Southeast Region
- Formerly: South Region (1957–2000)
- Sport: Baseball
- Founded: 2001; 25 years ago
- No. of teams: 8
- Country: United States
- Most recent champions: Phenix City Youth Baseball Little League, Phenix City, Alabama
- Most titles: Tennessee (7); Warner Robins American Little League, Warner Robins, Georgia (3); Nolensville Little League, Nolensville, Tennessee (3);
- Website: Little League Baseball & Softball Southeast Region Headquarters

= Little League World Series (Southeast Region) =

Children's baseball tournament

The Southeast Region is one of ten United States regions that currently send teams to the Little League World Series, the largest youth baseball competition in the world. The region's participation in the LLWS dates back to 1957, when it was known as the South Region. However, when the LLWS was expanded in 2001 from eight teams (four U.S. teams and four "International" teams from the rest of the world) to 16 teams (eight U.S. and eight International), the Southern Region was split into the Southeast and Southwest Regions.

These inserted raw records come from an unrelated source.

[src/rtl/pipelined_normalizer.sv]
// rtl/pipelined_normalizer.sv - two-stage leading-one normalizer with exponent adjust and flags
module pipelined_normalizer #(
    parameter int MANTISSA_N = 25,
    parameter int EXP_N      = 8,
    parameter int TARGET_BIT = 23
) (
    input  logic                  clock,
    input  logic                  reset_n,
    input  logic                  inValid,
    output logic                  inReady,
    input  logic [MANTISSA_N-1:0] mantissa,
    input  logic [EXP_N-1:0]      exp,
    input  logic                  inSticky,
    output logic                  outValid,
    input  logic                  outReady,
    output logic [MANTISSA_N-1:0] normedMantissa,
    output logic [EXP_N-1:0]      normedExp,
    output logic                  sticky,
    output logic                  zero,
    output logic                  overflow,
    output logic                  underflow
);
    localparam int SHIFT_N = $clog2(MANTISSA_N);
    localparam int EW      = EXP_N + 2;
    localparam logic signed [EW-1:0] EXP_SAT  = EW'((1 << EXP_N) - 1);
    localparam logic signed [EW-1:0] EXP_ZERO = '0;

    // Reset asserts immediately, releases two clocks after reset_n rises
    logic [1:0] rst_sync;
    logic       rst_i;

    always_ff @(posedge clock or negedge reset_n) begin
        if (!reset_n) rst_sync <= 2'b00;
        else          rst_sync <= {rst_sync[0], 1'b1};
    end
    assign rst_i = rst_sync[1];

    logic s1_valid;
    logic s1_adv, s2_adv;

    assign s2_adv  = ~outValid | outReady;
    assign s1_adv  = ~s1_valid | s2_adv;
    assign inReady = s1_adv & rst_i;

    logic               lod_found;
    logic [SHIFT_N-1:0] lod_idx;

    always_comb begin
        lod_found = 1'b0;
        lod_idx   = '0;
        for (int i = 0; i < MANTISSA_N; i++) begin
            if (mantissa[i]) begin
                lod_found = 1'b1;
                lod_idx   = SHIFT_N'(i);
            end
        end
    end

    logic [MANTISSA_N-1:0] s1_mant;
    logic [EXP_N-1:0]      s1_exp;
    logic                  s1_sticky;
    logic [SHIFT_N-1:0]    s1_idx;
    logic                  s1_found;

    always_ff @(posedge clock or negedge rst_i) begin
        if (!rst_i) begin
            s1_valid  <= 1'b0;
            s1_mant   <= '0;
            s1_exp    <= '0;
            s1_sticky <= 1'b0;
            s1_idx    <= '0;
            s1_found  <= 1'b0;
        end else if (s1_adv) begin
            s1_valid <= inValid;
            if (inValid) begin
                s1_mant   <= mantissa;
                s1_exp    <= exp;
                s1_sticky <= inSticky;
                s1_idx    <= lod_idx;
                s1_found  <= lod_found;
            end
        end
    end

    logic [SHIFT_N-1:0]    rsh, lsh;
    logic [MANTISSA_N-1:0] lost_mask, shifted;
    logic signed [EW-1:0]  exp_c;
    logic [MANTISSA_N-1:0] n_mant;
    logic [EXP_N-1:0]      n_exp;
    logic                  n_sticky, n_zero, n_ovf, n_unf;

    always_comb begin
        rsh = '0;
        lsh = '0;
        if (s1_idx > SHIFT_N'(TARGET_BIT)) rsh = s1_idx - SHIFT_N'(TARGET_BIT);
        else                               lsh = SHIFT_N'(TARGET_BIT) - s1_idx;
        lost_mask = ~({MANTISSA_N{1'b1}} << rsh);
        shifted   = (s1_mant >> rsh) << lsh;
        // Widened signed exponent so both saturation limits are visible
        exp_c = $signed({2'b00, s1_exp}) + $signed(EW'(s1_idx)) - $signed(EW'(TARGET_BIT));

        n_mant   = '0;
        n_exp    = '0;
        n_sticky = s1_sticky | (|(s1_mant & lost_mask));
        n_zero   = 1'b0;
        n_ovf    = 1'b0;
        n_unf    = 1'b0;
        if (!s1_found) begin
            n_zero   = 1'b1;
            n_sticky = s1_sticky;
        end else if (exp_c >= EXP_SAT) begin
            n_ovf = 1'b1;
            n_exp = '1;
        end else if (exp_c <= EXP_ZERO) begin
            n_unf    = 1'b1;
            n_sticky = 1'b1;
        end else begin
            n_exp  = exp_c[EXP_N-1:0];
            n_mant = shifted;
        end
    end

    always_ff @(posedge clock or negedge rst_i) begin
        if (!rst_i) begin
            outValid       <= 1'b0;
            normedMantissa <= '0;
            normedExp      <= '0;
            sticky         <= 1'b0;
            zero           <= 1'b0;
            overflow       <= 1'b0;
            underflow      <= 1'b0;
        end else if (s2_adv) begin
            outValid <= s1_valid;
            if (s1_valid) begin
                normedMantissa <= n_mant;
                normedExp      <= n_exp;
                sticky         <= n_sticky;
                zero           <= n_zero;
                overflow       <= n_ovf;
                underflow      <= n_unf;
            end
        end
    end
endmodule

[config.mk]
export PLATFORM = sky130hd
export DESIGN_NAME = pipelined_normalizer
export DESIGN_NICKNAME = d
export VERILOG_FILES = /design/src/rtl/pipelined_normalizer.sv
export SDC_FILE = /design/constraint.sdc
export NUM_CORES = 1
export LEC_CHECK = 0
export CORE_MARGIN = 2
export CORE_UTILIZATION = 50
export CTS_CLUSTER_DIAMETER = 60
export DETAILED_ROUTE_END_ITERATION = 8
export PLACE_DENSITY = 0.72
export SETUP_SLACK_MARGIN = 0.2
export SLEW_MARGIN = 5
export SYNTH_ARGS = -nofsm -noshare
export SYNTH_HDL_FRONTEND = slang
export SYNTH_SLANG_ARGS = --single-unit
[constraint.sdc]
create_clock -name clock -period 3.6 [get_ports clock]
set_input_delay 0.9 -clock clock [delete_from_list [all_inputs] [get_ports clock]]
set_output_delay 0.9 -clock clock [all_outputs]
set_load 0.05 [all_outputs]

The Southeast Region is made up of eight southeastern states.
- Alabama
- Florida
- Georgia
- North Carolina
- South Carolina
- Tennessee
- Virginia
- West Virginia

Regional headquarters have been located in Warner Robins, Georgia since 2008. The regional tournament moved to Warner Robins in 2010. Prior to 2010, St. Petersburg, Florida hosted the tournament.

==Regional championship==

The year's winner is indicated in green. Columbus in 2006, Warner Robins in 2007 and Lake Mary in 2024 went on to become the World Series champions.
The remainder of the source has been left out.